1.  The Committee is appointed "to examine the constitutional implications of all public bills coming before the House; and to keep under review the operation of the constitution". In carrying out the former function, we regard our main task as being to identify questions of principle that arise from proposed legislation and which affect a principal part or parts of the constitution. This report draws to the attention of the House three constitutional issues in respect of Part 3 of the Regulatory Enforcement and Sanctions Bill.

2.  There is undoubtedly a need for an effective system of regulatory enforcement. In March 2005, the Hampton review, commissioned by the Chancellor of the Duchy of Lancaster, found that the existing range of penalties did not provide effective deterrence[1] and recommended that "Administrative penalties should be introduced as an extra tool for all regulators".[2] In 2006, the Macrory Review of Regulatory Penalties noted that "Criminal prosecution may not be, in all circumstances, the most appropriate sanction to ensure that non-compliance is addressed, any damage caused is remedied or behaviour is changed. The availability of other more flexible and risk based tools may result in achieving better regulatory outcomes".[3] It will be for the House as a whole to assess the merits of the Government's proposals to establish a system of alternative civil sanctioning powers. Our role is the more limited one of considering whether the reforms contained in the bill are made in accordance with constitutional principle. In doing so, we accept that effective sanctions must be proportionate to the alleged offence. There are no doubt cases in which a criminal prosecution would be too heavy-handed; equally there are cases where fines imposed by courts have been insufficient to deter wrong-doing. Proportionality is however also important in another sense: in designing a new system of sanction powers, a balance must be struck between the desire for effectiveness and safeguards needed to ensure constitutional propriety.

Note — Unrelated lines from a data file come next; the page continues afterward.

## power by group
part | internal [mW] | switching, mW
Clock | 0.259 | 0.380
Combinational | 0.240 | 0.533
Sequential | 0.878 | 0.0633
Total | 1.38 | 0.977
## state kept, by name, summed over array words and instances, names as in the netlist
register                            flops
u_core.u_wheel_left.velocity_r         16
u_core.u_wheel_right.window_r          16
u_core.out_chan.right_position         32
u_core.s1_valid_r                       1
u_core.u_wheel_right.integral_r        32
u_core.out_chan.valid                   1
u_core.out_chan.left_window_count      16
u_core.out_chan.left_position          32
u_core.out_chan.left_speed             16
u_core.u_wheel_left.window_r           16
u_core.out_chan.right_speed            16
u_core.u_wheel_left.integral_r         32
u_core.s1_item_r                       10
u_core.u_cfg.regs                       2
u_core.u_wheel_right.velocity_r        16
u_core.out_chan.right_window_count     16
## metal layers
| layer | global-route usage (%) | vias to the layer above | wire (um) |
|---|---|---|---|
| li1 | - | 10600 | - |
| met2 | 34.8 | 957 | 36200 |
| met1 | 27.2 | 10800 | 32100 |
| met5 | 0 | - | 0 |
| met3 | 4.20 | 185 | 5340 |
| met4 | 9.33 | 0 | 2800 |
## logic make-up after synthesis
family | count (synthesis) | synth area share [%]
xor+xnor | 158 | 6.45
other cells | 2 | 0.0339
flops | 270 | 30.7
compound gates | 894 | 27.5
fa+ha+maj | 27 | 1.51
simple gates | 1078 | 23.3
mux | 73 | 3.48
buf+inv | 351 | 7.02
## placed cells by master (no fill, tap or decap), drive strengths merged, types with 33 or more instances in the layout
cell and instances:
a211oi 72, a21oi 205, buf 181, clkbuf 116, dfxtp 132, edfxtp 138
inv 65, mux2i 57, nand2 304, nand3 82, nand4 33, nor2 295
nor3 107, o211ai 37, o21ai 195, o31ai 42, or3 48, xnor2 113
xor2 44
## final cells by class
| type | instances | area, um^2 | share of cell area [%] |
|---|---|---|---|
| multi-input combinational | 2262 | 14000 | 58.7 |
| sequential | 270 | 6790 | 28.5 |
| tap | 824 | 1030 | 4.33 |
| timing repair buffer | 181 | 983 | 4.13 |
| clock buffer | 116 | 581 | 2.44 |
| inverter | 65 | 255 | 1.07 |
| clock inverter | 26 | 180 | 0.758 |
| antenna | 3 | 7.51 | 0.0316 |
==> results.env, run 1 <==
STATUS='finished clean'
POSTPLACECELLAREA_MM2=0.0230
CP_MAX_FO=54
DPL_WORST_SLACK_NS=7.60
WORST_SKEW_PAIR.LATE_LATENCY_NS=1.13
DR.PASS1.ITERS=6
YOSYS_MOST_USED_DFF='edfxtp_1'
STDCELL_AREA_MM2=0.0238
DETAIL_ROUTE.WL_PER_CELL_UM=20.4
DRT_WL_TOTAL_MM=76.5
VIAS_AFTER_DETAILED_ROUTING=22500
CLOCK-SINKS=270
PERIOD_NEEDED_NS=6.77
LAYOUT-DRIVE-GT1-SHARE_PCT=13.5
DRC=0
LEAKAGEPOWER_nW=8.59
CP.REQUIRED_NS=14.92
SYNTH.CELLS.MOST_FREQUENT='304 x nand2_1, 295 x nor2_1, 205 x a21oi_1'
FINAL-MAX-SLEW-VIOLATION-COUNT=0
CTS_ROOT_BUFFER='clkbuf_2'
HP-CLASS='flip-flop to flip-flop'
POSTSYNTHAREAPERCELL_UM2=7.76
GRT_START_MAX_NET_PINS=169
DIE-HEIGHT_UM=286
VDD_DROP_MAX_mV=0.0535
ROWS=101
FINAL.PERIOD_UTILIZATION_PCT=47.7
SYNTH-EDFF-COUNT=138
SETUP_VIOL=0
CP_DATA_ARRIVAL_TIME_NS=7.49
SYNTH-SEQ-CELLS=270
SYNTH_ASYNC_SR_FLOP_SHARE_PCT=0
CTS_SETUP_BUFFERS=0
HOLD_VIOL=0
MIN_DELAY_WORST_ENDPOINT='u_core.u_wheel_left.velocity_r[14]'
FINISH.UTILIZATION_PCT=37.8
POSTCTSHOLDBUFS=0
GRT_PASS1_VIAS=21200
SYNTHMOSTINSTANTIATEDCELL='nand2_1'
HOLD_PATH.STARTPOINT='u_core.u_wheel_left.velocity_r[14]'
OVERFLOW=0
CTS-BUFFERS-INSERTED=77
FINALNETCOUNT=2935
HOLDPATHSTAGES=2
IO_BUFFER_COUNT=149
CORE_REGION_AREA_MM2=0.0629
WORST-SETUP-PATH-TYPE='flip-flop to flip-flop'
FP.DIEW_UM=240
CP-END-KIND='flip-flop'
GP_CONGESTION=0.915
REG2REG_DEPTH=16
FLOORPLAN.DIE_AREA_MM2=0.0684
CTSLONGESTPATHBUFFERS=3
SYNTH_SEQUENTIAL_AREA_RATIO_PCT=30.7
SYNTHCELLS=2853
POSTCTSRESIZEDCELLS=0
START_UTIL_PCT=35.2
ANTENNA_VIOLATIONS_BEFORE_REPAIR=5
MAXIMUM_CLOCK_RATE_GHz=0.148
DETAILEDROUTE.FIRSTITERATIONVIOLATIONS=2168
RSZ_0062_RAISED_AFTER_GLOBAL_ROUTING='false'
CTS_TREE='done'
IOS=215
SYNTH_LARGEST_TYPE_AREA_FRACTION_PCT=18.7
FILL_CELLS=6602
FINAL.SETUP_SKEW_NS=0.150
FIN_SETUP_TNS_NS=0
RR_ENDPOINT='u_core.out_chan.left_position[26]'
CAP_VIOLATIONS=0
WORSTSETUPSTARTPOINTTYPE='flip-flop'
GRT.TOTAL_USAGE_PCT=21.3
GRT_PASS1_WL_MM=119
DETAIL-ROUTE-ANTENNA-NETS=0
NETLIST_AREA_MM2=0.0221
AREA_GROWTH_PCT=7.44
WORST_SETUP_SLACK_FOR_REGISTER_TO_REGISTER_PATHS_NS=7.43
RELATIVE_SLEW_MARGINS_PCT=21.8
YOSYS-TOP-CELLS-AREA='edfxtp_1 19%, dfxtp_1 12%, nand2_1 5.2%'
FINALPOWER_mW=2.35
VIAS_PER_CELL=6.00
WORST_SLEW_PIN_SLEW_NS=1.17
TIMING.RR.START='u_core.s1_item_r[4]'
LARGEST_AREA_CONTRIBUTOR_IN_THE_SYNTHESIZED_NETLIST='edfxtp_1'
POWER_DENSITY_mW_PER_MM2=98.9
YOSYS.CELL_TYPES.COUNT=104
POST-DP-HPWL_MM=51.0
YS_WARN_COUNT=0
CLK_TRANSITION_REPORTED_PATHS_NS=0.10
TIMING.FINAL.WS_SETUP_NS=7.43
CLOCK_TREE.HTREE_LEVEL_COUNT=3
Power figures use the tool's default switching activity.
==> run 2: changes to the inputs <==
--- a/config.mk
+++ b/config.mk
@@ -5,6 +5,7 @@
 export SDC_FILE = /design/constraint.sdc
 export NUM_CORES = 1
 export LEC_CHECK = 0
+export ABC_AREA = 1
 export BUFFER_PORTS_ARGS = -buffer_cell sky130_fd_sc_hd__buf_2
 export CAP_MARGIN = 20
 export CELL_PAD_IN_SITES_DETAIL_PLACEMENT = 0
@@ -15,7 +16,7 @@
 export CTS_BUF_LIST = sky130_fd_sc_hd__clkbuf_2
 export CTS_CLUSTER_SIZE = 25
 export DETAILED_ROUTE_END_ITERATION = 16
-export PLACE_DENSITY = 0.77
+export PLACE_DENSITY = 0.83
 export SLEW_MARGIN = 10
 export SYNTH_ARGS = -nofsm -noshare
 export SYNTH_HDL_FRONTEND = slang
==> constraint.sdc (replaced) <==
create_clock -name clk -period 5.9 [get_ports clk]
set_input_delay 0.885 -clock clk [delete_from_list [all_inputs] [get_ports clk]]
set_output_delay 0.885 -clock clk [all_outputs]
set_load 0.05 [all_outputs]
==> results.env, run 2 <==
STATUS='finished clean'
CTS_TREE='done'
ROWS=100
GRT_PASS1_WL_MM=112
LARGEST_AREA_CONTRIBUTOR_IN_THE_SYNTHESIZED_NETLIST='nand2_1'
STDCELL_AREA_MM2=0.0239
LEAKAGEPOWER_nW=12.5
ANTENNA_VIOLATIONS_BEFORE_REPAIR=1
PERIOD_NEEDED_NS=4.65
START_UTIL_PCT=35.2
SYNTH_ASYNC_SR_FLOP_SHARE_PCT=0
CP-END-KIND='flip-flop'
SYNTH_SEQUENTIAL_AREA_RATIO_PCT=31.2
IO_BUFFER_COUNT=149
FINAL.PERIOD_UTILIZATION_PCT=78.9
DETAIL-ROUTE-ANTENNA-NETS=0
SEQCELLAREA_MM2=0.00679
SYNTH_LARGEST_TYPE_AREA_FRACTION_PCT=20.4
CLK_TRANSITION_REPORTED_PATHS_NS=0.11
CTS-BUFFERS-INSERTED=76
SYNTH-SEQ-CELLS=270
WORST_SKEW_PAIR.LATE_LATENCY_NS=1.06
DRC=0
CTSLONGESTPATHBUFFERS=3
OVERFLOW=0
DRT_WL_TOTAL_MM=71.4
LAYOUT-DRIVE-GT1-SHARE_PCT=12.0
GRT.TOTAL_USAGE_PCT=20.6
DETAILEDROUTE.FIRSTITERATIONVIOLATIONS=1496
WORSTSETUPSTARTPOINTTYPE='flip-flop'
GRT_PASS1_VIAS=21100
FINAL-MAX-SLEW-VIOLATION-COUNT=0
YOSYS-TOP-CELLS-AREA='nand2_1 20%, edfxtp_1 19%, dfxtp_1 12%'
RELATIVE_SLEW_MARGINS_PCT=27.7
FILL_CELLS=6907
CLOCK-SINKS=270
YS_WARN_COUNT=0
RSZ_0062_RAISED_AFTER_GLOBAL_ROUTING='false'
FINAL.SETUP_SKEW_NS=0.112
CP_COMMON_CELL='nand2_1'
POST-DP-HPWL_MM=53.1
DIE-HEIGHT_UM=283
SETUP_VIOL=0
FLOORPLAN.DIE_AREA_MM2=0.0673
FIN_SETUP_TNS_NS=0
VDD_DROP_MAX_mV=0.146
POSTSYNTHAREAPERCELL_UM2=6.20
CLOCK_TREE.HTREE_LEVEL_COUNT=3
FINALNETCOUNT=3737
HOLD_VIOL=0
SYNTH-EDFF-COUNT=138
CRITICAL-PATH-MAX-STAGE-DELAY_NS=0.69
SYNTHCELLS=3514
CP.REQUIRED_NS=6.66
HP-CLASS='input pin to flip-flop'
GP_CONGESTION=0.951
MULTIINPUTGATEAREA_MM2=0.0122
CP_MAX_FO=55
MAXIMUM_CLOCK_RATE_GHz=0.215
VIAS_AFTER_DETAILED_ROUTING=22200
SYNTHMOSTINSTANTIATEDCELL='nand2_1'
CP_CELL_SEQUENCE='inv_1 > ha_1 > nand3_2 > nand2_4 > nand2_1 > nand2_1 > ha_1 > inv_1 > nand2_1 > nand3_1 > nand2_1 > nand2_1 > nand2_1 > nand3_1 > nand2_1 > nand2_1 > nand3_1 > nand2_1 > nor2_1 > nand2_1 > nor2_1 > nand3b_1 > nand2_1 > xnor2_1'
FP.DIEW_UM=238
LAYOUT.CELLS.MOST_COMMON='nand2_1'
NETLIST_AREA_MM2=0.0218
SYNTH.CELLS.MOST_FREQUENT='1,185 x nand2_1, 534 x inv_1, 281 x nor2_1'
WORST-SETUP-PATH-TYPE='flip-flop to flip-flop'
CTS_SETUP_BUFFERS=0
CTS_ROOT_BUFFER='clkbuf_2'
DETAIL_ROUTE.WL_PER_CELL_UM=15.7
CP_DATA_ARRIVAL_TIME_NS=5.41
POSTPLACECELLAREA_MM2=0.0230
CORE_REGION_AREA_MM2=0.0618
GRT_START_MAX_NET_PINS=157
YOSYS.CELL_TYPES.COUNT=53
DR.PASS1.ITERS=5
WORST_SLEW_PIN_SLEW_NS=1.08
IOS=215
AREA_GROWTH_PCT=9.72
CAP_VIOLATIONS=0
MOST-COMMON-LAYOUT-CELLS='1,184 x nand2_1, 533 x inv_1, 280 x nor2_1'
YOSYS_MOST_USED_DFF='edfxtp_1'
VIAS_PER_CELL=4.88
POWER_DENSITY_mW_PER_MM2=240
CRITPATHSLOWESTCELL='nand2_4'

3.  Part 3 of the bill will allow ministers (by order subject to the affirmative resolution procedure) to introduce schemes empowering some or all of 28 regulatory authorities,[4] along with ministers and local authorities, to punish individuals and companies determined to have committed criminal offences under one or more of 144 Acts of Parliament. Punishment may be in the form of a fixed monetary penalty (clause 37) or a "variable monetary penalty", which is the imposition of "a requirement to pay a monetary penalty to a regulator of such amount as the regulator may determine" (clause 40). If a fixed or variable monetary penalty is imposed, the person subject to that penalty may not subsequently be convicted of the relevant offence in respect of the act or omission giving rise to the penalty (clauses 39 and 42). Sums received by way of penalty will be paid into the Consolidated Fund (clause 65). If a person fails to pay a penalty, the regulator may enforce payment through the civil courts (clause 50).

4.  Part 3 of the bill also makes provision for other sanctions: imposition of a requirement that a criminal offence does not recur (clause 40(3)(b)); a requirement that the position is restored to what it would have been if the criminal offence had not been committed (clause 40(3)(c)); stop notices (clause 44); and provision in relation to regulators accepting undertakings (clause 48).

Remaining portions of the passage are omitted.